Williams, having joined Miles in 1963, was by 1969 a seasoned veteran of 24, ready move on and allow his wide-ranging musical preferences – including both the popular and progressive persuasions of ‘60s rock and soul, and a broadly experimental interpretation of improvisation – free rein. The timing seemed propitious; innovative bands like that of Jimi Hendrix, Cream, and the Grateful Dead were extending guitar solos into uncharted territories, while British organists Mike Ratledge (Soft Machine) and Keith Emerson (The Nice) had psychedelicized their instrument. There’s no doubt Williams was aware of all of these revolutionary developments, and before the year was over had assembled and recorded his own power trio.

Though Miles Davis brought John McLaughlin into the studio for the February ’69 In A Silent Way sessions, thus bringing him to the attention of American audiences on that album’s release, it was Williams who, on the recommendation of British bassist Dave Holland, plugged him into his trio for live gigs towards the end of ’68, which is when Miles first heard him. Ironically, early in his career McLaughlin played in Graham Bond’s soul-jazz/r&b band alongside future Cream-mates bassist Jack Bruce and drummer Ginger Baker (a further irony is that Bruce joined Lifetime in 1970). Before he left England McLaughlin recorded his own electric-tinged jazz album, Extrapolation, which featured two notable collaborators fluent in conservative and free contexts, reedman John Surman and percussionist Tony Oxley. Larry Young, meanwhile, had previously established himself in the Jimmy Smith mode as one of the Prestige label’s house organists before he signed with Blue Note in 1964 and began remaking his style in a fresher, increasingly modal idiom, recording with Sam Rivers, Joe Henderson, James Spaulding, Woody Shaw, and Elvin Jones. Miles drafted him too into the studio in August and November ’69 as part of the extravaganza that produced tracks for Bitches Brew and the subsequent Big Fun compilation – although, another irony, Williams had already left Miles to focus on his new music, replaced primarily by Jack DeJohnette, so the three never performed together under Miles’ aegis.

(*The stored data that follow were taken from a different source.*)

`config.mk`:
```
export PLATFORM = sky130hd
export DESIGN_NAME = pc_sequencer_flat
export DESIGN_NICKNAME = d
export VERILOG_FILES = /design/src/rtl/pc_sequencer_if.sv /design/src/rtl/pc_sequencer.sv /design/src/flat_wrapper.sv
export SDC_FILE = /design/constraint.sdc
export NUM_CORES = 1
export LEC_CHECK = 0
export ABC_AREA = 1
export CAP_MARGIN = 20
export CORE_MARGIN = 5
export CORE_UTILIZATION = 49
export DETAILED_ROUTE_END_ITERATION = 16
export PLACE_DENSITY = 0.83
export SLEW_MARGIN = 20
export SYNTH_ARGS = -nofsm -noshare
export SYNTH_HDL_FRONTEND = slang
export SYNTH_SLANG_ARGS = --single-unit
```
`constraint.sdc`:
```
create_clock -name CLK -period 3.8 [get_ports CLK]
set_input_delay 1.14 -clock CLK [delete_from_list [all_inputs] [get_ports CLK]]
set_output_delay 1.14 -clock CLK [all_outputs]
set_load 0.005 [all_outputs]
```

Nevertheless, the trio that recorded Emergency! in May ’69 was able to blend their discrete backgrounds into a maelstrom of energy and eloquence. The keys to their uniqueness were an instrumental equilibrium and the unpredictability of the material they attacked with such urgency. Williams’ compositions here, specifically, benefit from his experiences in the early ‘60s, outside of Miles’ influence, where he aligned his drum wizardry to six of the most advanced albums of the period, Jackie McLean’s One Step Beyond, Grachan Moncur III’s Evolution and Some Other Stuff, Andrew Hill’s Point of Departure, Sam Rivers’ Fuchsia Swing Song, and Eric Dolphy’s Out To Lunch – each a master class in radical intent and design for the still-teenaged Williams. His own two Blue Note albums, Life Time and Spring, from ’64 and ’65 respectively, though strictly acoustic, display a remarkable diversity of tonal colors and textures, and an unconventional sense of organization, with misdirections, stop and start rhythms, and shifting perspectives.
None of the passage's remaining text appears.